According to the 1775 Austrian census of Bukovina, its population comprised only about 60,000 spread over 10422 sqkm. In order to encourage the development of this sparsely settled land, the authorities subsidized the immigration of colonists to Bukovina. With the end of the first wave of settlement, colonists were to continue arriving at their own expense. As a result of these policies, the census of 1910 showed that the population had risen to over 800,000. People of many different ethnic groups took part in this immigration, including Germans, Rusyns, Hungarians, Ukrainians, Poles, Romanians, and Jews.

In 1992, Gura Humorului had a population of about 17,000 inhabitants were living within the town limits.

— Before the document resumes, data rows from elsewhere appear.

--- src/rtl/adc_fifo_pkg.sv ---
package adc_fifo_pkg;

    localparam int SAMPLE_W = 12;
    localparam int CHAN_W   = 3;
    localparam int HALF_W   = 16;
    localparam int WORD_W   = 2 * HALF_W;

    typedef struct packed {
        logic                pad;
        logic [CHAN_W-1:0]   chan;
        logic [SAMPLE_W-1:0] value;
    } half_t;

    typedef logic [WORD_W-1:0] word_t;

    function automatic half_t make_half(input logic [SAMPLE_W-1:0] value,
                                        input logic [CHAN_W-1:0]   chan,
                                        input logic                tag_en);
        half_t h;
        h.pad   = 1'b0;
        h.chan  = tag_en ? chan : '0;
        h.value = value;
        return h;
    endfunction

endpackage

--- src/rtl/afifo_packer.sv ---
module afifo_packer
    import adc_fifo_pkg::*;
(
    input  logic                clk,
    input  logic                rst,
    input  logic                flush,
    input  logic                packed_mode,
    input  logic                tag_en,
    input  logic                smp_valid,
    input  logic [SAMPLE_W-1:0] smp_value,
    input  logic [CHAN_W-1:0]   smp_chan,
    input  logic                accept,
    output logic                push,
    output word_t               push_word
);
    half_t half_now;
    half_t pend_half_q;
    logic  pend_q;
    logic  take;

    assign half_now = make_half(smp_value, smp_chan, tag_en);
    assign take     = smp_valid && accept && !flush;

    always_comb begin
        push      = 1'b0;
        push_word = {{HALF_W{1'b0}}, half_now};
        if (take) begin
            if (!packed_mode) begin
                push = 1'b1;
            end else if (pend_q) begin
                push      = 1'b1;
                push_word = {half_now, pend_half_q};
            end
        end
    end

    always_ff @(posedge clk) begin
        if (rst || flush) begin
            pend_q      <= 1'b0;
            pend_half_q <= '0;
        end else if (take && packed_mode) begin
            pend_q <= !pend_q;
            if (!pend_q) pend_half_q <= half_now;
        end
    end


    packed_pair_chk: assert property (@(posedge clk) disable iff (rst)
        (packed_mode && push) |-> pend_q);

endmodule

--- src/rtl/afifo_store.sv ---
module afifo_store
    import adc_fifo_pkg::*;
#(
    parameter int DEPTH = 16,
    localparam int PTR_W = (DEPTH > 1) ? $clog2(DEPTH) : 1,
    localparam int CNT_W = $clog2(DEPTH + 1)
) (
    input  logic             clk,
    input  logic             rst,
    input  logic             flush,
    input  logic             wr,
    input  word_t            wr_word,
    input  logic             rd,
    output word_t            head,
    output logic [CNT_W-1:0] count
);
    word_t            mem [DEPTH];
    logic [PTR_W-1:0] wr_ptr, rd_ptr;
    logic             do_wr, do_rd;

    localparam logic [CNT_W-1:0] CAP  = CNT_W'(DEPTH);
    localparam logic [PTR_W-1:0] LAST = PTR_W'(DEPTH - 1);

    assign do_wr = wr && (count != CAP);
    assign do_rd = rd && (count != '0);
    assign head  = (count == '0) ? '0 : mem[rd_ptr];

    function automatic logic [PTR_W-1:0] bump(input logic [PTR_W-1:0] p);
        return (p == LAST) ? '0 : p + 1'b1;
    endfunction

    always_ff @(posedge clk) begin
        if (do_wr && !rst && !flush) mem[wr_ptr] <= wr_word;
    end

    always_ff @(posedge clk) begin
        if (rst || flush) begin
            wr_ptr <= '0;
            rd_ptr <= '0;
            count  <= '0;
        end else begin
            if (do_wr) wr_ptr <= bump(wr_ptr);
            if (do_rd) rd_ptr <= bump(rd_ptr);
            case ({do_wr, do_rd})
                2'b10:   count <= count + 1'b1;
                2'b01:   count <= count - 1'b1;
                default: count <= count;
            endcase
        end
    end


    count_bound_chk: assert property (@(posedge clk) disable iff (rst)
        count <= CAP);


    empty_read_chk: assert property (@(posedge clk) disable iff (rst)
        (rd && count == '0 && !wr && !flush) |=> (count == '0));

endmodule

--- src/rtl/adc_sample_fifo.sv ---
module adc_sample_fifo
    import adc_fifo_pkg::*;
#(
    parameter int DEPTH = 16,
    localparam int CNT_W = $clog2(DEPTH + 1)
) (
    input  logic                clk,
    input  logic                rst,
    input  logic                cfg_packed,
    input  logic                cfg_tag_en,
    input  logic [CNT_W-1:0]    cfg_level,
    input  logic                flush,
    input  logic                smp_valid,
    input  logic [SAMPLE_W-1:0] smp_value,
    input  logic [CHAN_W-1:0]   smp_chan,
    input  logic                rd_en,
    output logic [WORD_W-1:0]   rd_data,
    output logic                empty,
    output logic                full,
    output logic                dma_req,
    output logic                overflow
);
    localparam logic [CNT_W-1:0] CAP = CNT_W'(DEPTH);

    logic             push;
    word_t            push_word;
    word_t            head;
    logic [CNT_W-1:0] count;
    logic [CNT_W-1:0] eff_level;
    logic             store_full;
    logic             ovf_q;

    assign store_full = (count == CAP);

    afifo_packer u_packer (
        .clk        (clk),
        .rst        (rst),
        .flush      (flush),
        .packed_mode(cfg_packed),
        .tag_en     (cfg_tag_en),
        .smp_valid  (smp_valid),
        .smp_value  (smp_value),
        .smp_chan   (smp_chan),
        .accept     (!store_full),
        .push       (push),
        .push_word  (push_word)
    );

    afifo_store #(.DEPTH(DEPTH)) u_store (
        .clk    (clk),
        .rst    (rst),
        .flush  (flush),
        .wr     (push),
        .wr_word(push_word),
        .rd     (rd_en && !flush),
        .head   (head),
        .count  (count)
    );

    always_comb begin
        if (cfg_level == '0)     eff_level = CNT_W'(1);
        else if (cfg_level > CAP) eff_level = CAP;
        else                      eff_level = cfg_level;
    end

    always_ff @(posedge clk) begin
        if (rst || flush)                 ovf_q <= 1'b0;
        else if (smp_valid && store_full) ovf_q <= 1'b1;
    end

    assign rd_data  = head;
    assign empty    = (count == '0);
    assign full     = (count >= eff_level);
    assign dma_req  = full;
    assign overflow = ovf_q;


    not_full_and_empty_chk: assert property (@(posedge clk) disable iff (rst)
        !(full && empty));


    ovf_sticky_chk: assert property (@(posedge clk) disable iff (rst)
        (overflow && !flush) |=> overflow);


    flush_clear_chk: assert property (@(posedge clk) disable iff (rst)
        flush |=> (empty && !overflow));


    empty_data_chk: assert property (@(posedge clk) disable iff (rst)
        empty |-> (rd_data == '0));

endmodule

--- config.mk ---
export PLATFORM = sky130hd
export DESIGN_NAME = adc_sample_fifo
export DESIGN_NICKNAME = d
export VERILOG_FILES = /design/src/rtl/adc_fifo_pkg.sv /design/src/rtl/afifo_packer.sv /design/src/rtl/afifo_store.sv /design/src/rtl/adc_sample_fifo.sv
export SDC_FILE = /design/constraint.sdc
export NUM_CORES = 1
export LEC_CHECK = 0
export BUFFER_PORTS_ARGS = -buffer_cell sky130_fd_sc_hd__buf_2
export CELL_PAD_IN_SITES_DETAIL_PLACEMENT = 0
export CELL_PAD_IN_SITES_GLOBAL_PLACEMENT = 1
export CORE_ASPECT_RATIO = 0.5
export CORE_MARGIN = 8
export CORE_UTILIZATION = 34
export CTS_CLUSTER_SIZE = 16
export DETAILED_ROUTE_END_ITERATION = 8
export PLACE_DENSITY = 0.58
export SKIP_CTS_REPAIR_TIMING = 1
export SYNTH_ARGS = -nofsm -noshare
export SYNTH_HDL_FRONTEND = slang
export SYNTH_SLANG_ARGS = --single-unit
--- constraint.sdc ---
create_clock -name clk -period 3.1 [get_ports clk]
set_input_delay 0.62 -clock clk [delete_from_list [all_inputs] [get_ports clk]]
set_output_delay 0.62 -clock clk [all_outputs]
set_load 0.01 [all_outputs]
==> run summary <==
Status: complete, no violations
Largest net degree at the start of global routing: 37
RSZ-0062 raised after global routing: yes
Fin crit share: 0.986
Multiplexer share of the synthesized area: 0.155
Synth Area in XOR/XNOR: 0.00171
Vias in the first global route: 11200
PD cells: 571 nW/um2
Peak supply drop: 0.337 mV
Clock Tree Buf Depth: 3
Largest family of logic cells by synthesized area: multiplexers
Final HPWL DP: 32200 um
Core ar.: 59400 um2
DR vias: 10900
Final Util: 0.410
Crit. End Element: primary output
CTS buffer count: 48
Critical Path Max Stage Delay: 540 ps
Worst skew pair latency: 570 ps
CP Class: reg -> out
Max FO, Critical Path: 26
Initial Utilization: 0.345
FF-to-FF path depth: 10
Seq/Total Area, Yosys: 0.736
Area delta synth->final: 18.8%
Reg clk slew, reported paths: 60 ps
Drt via density: 5.31
Total clock sinks: 514
Setup crit start kind: register
Post-Syn Instances: 1048
Critical path's slowest cell: mux4_2
Synthesized cell area: 20500 um2
Final ANT Viol Nets: 0
Die Wd: 363 um
DRC: 0
Pre-Repair DR Iteration Count: 5
Gpl congestion: 0.764
Final setup violation count: 0
Routed WL: 54100 um
Synth Area in Adders: 0.00793
Ports: 63
Synthesized area per cell: 19.6 um2
Unique masters post-synth: 50
GRT Residual Overflow: 0
Ys flop type: edfxtp_1
Per-cell routed wire length: 26.4 um
Hold WS: 316 ps
CP Cell Sequence: buf_4 > buf_12 > mux4_2 > mux2i_1 > o211ai_1 > buf_2
Lkg Pwr: 7.90 nW
Die Y: 190 um
CP required: 2480 ps
Simple-Gate Fraction of Synth Area: 0.0316
Rel. slew slack: 0.280
FMAX: 0.327 GHz
Synthesized flop and latch total: 514
First-pass GRT wire length: 77700 um
Post-synthesis compound-gate area fraction: 0.0490
Hold WC Path Type: in -> reg
Hold depth: 3
Ys Warns: 0
Layout cells sized above 1: 0.331
I/O Buffers: 60
# Max-Cap Violations: 0
Root Driver: clkbuf_16
Post-synth EDFFs: 480
Final hold viol count: 0
H-tree depth: 2
Slew Viols, Final: 0
Nets: 1234
Row count: 63
Initial antenna violation count: 4
DRT iter0 DRCs: 1048
Slew @ Worst Pin: 1070 ps
Layout Skew: 18.4 ps
CTS tree: done
Worst path arrival time: 2440 ps
Die area: 68900 um2
Total track usage: 0.152
Tmin final: 3060 ps
Ys async rst share: 0
## synth_stat cells, types with 3 or more instances
master / instances / area, um2
ha_1: 13 / 163
nor2b_1: 5 / 31.3
and2_1: 29 / 181
a21oi_1: 9 / 45.0
nor2_1: 17 / 63.8
mux2_2: 12 / 135
buf_4: 6 / 45.0
inv_1: 8 / 30.0
nand2_1: 34 / 128
o21ai_0: 23 / 115
edfxtp_1: 480 / 14400
nand4_1: 4 / 25.0
clkbuf_1: 38 / 143
o211ai_1: 91 / 683
mux4_2: 120 / 2700
mux2i_1: 35 / 350
nor4_1: 3 / 18.8
xor2_1: 3 / 26.3
buf_6: 3 / 33.8
nor3_1: 4 / 20.0
dfxtp_1: 34 / 681
nand2b_1: 5 / 31.3
buf_2: 24 / 120
nand3_1: 17 / 85.1
## placed cells by master, fill, tap and decap left out, types with 7 or more instances in the layout
cell type	instances
clkinv_2	9
nor2_1	15
nand2_1	34
ha_1	13
o211ai_1	91
buf_2	60
edfxtp_1	480
clkinv_1	9
o21ai_0	22
a21oi_1	9
and2_2	16
buf_4	77
buf_12	23
inv_1	8
and2_1	13
mux2i_1	31
clkbuf_1	7
mux2_2	12
nand3_1	17
dfxtp_1	29
mux4_2	120
bufinv_16	8
clkbuf_16	50
## cell families after synthesis
logic type	Yosys count
compound gates	142
fa+ha+maj	13
flops	514
simple gates	126
xor+xnor	4
other cells	1
mux	167
buf+inv	81
## metal layers
metal | wire (um) | share of wire | vias to the layer above | global-route usage
met4 | 974 | 0.018 | 2 | 0.0357
met3 | 2900 | 0.054 | 76 | 0.0228
met5 | 13 | 0.00024 | - | 0
met1 | 23400 | 0.43 | 5804 | 0.208
li1 | - | - | 4625 | -
met2 | 26800 | 0.49 | 353 | 0.258
## critical path, delay by kind of cell, from the launching register on
| kind | cells | cell delay (ps) |
|---|---|---|
| mux | 2 | 680 |
| flops | 1 | 430 |
| buf+inv | 3 | 550 |
| compound gates | 1 | 200 |
## sequential cells by signal, indices dropped and copies added, names as in the netlist, named ones only
register	flops
u_store.count	5
overflow	1
u_store.wr_ptr	4
u_store.mem	480
u_packer.pend_q	1
u_packer.pend_half_q	15
u_store.rd_ptr	4
## report_power, final
| group | switching (mW) | leakage, nW | total, mW | internal (mW) |
|---|---|---|---|---|
| Clock | 2.58 | 0.789 | 6.15 | 3.57 |
| Combinational | 0.166 | 2.24 | 0.235 | 0.0689 |
| Sequential | 0.00333 | 4.88 | 7.53 | 7.52 |
| Total | 2.75 | 7.90 | 13.9 | 11.2 |
## final timing paths
path	from	endpoint	slack [ps]
setup / recovery	register	rd_data[0]	40
hold / removal	smp_valid	overflow	320
setup reg to reg	u_store.count[2]	u_store.count[4]	440
hold reg to reg	u_packer.pend_half_q[7]	u_packer.pend_half_q[7]	460
## metrics by stage
step	power [mW]	area [um2]	TNS, ps	cells	setup slack (ps)
2_1_floorplan	7.80	20500	0	1049	135
3_3_place_gp	7.90	22500	0	1934	203
3_5_place_dp	7.91	22500	0	1934	371
4_1_cts	14.1	24100	-2600	2022	-182
5_1_grt	14.3	24400	-166	2045	-49.5
6_report	13.9	24400	0	2045	44.7
## layout make-up
cell class / instances / area [um2]
timing repair buffer: 168 / 1450
antenna: 1 / 2.50
sequential: 514 / 15100
multi-input combinational: 454 / 5130
inverter: 8 / 30.0
clock inverter: 32 / 378
fill: 5272 / 35100
tap: 812 / 1020
clock buffer: 56 / 1250
Power figures use the tool's default switching activity.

As of 2016, the town's population surpassed this limit by a very slim margin.

According to the 2011 census data, Gura Humorului had a total population of 13,667 inhabitants: 97.03% were ethnic Romanians, 1.79% Roma, 0.52% Germans (Bukovina Germans), 0.27% Poles, 0.12% Ukrainians, 0.10% Hungarians, and 0.07% Russians (including Lipovans).

Gura Humorului is the seventh most populated urban locality in Suceava County and the second most populated locality with the status of town (after Vicovu de Sus).

== History ==

Between 1774 and 1918, Gura Humorului belonged to the Habsburg monarchy. During World War I, Bukovina became a battlefield between Austria opposing Russian and Romanian troops. Although the Russians were finally driven out in 1917, defeated Austria would cede the Bukovina province to Romania through the Treaty of Saint-Germain (1919).

== Jewish history of Gura Humorului ==

No Jews lived in Gura Humorului before 1835, when they were allowed to settle, joining other, already represented, ethnic groups (such as Germans from Bohemia, mainly from the Böhmerwald: thirty families settled on the mountainous and densely forested lands nearby the town, establishing a quarter named Bori). The Jewish community began to flourish in 1869, when they formed around a third of the town's population (880 people); the same year, a Beth midrash was established.

A turning point in the town's history was the disastrous fire of May 11, 1899 which destroyed most of the town, more than 400 houses, including many Jewish businesses and homes. It was rebuilt with donations from American Jewish communities. The Jewish community in Gura Humorului continued to grow, reaching 1,951 members in 1927.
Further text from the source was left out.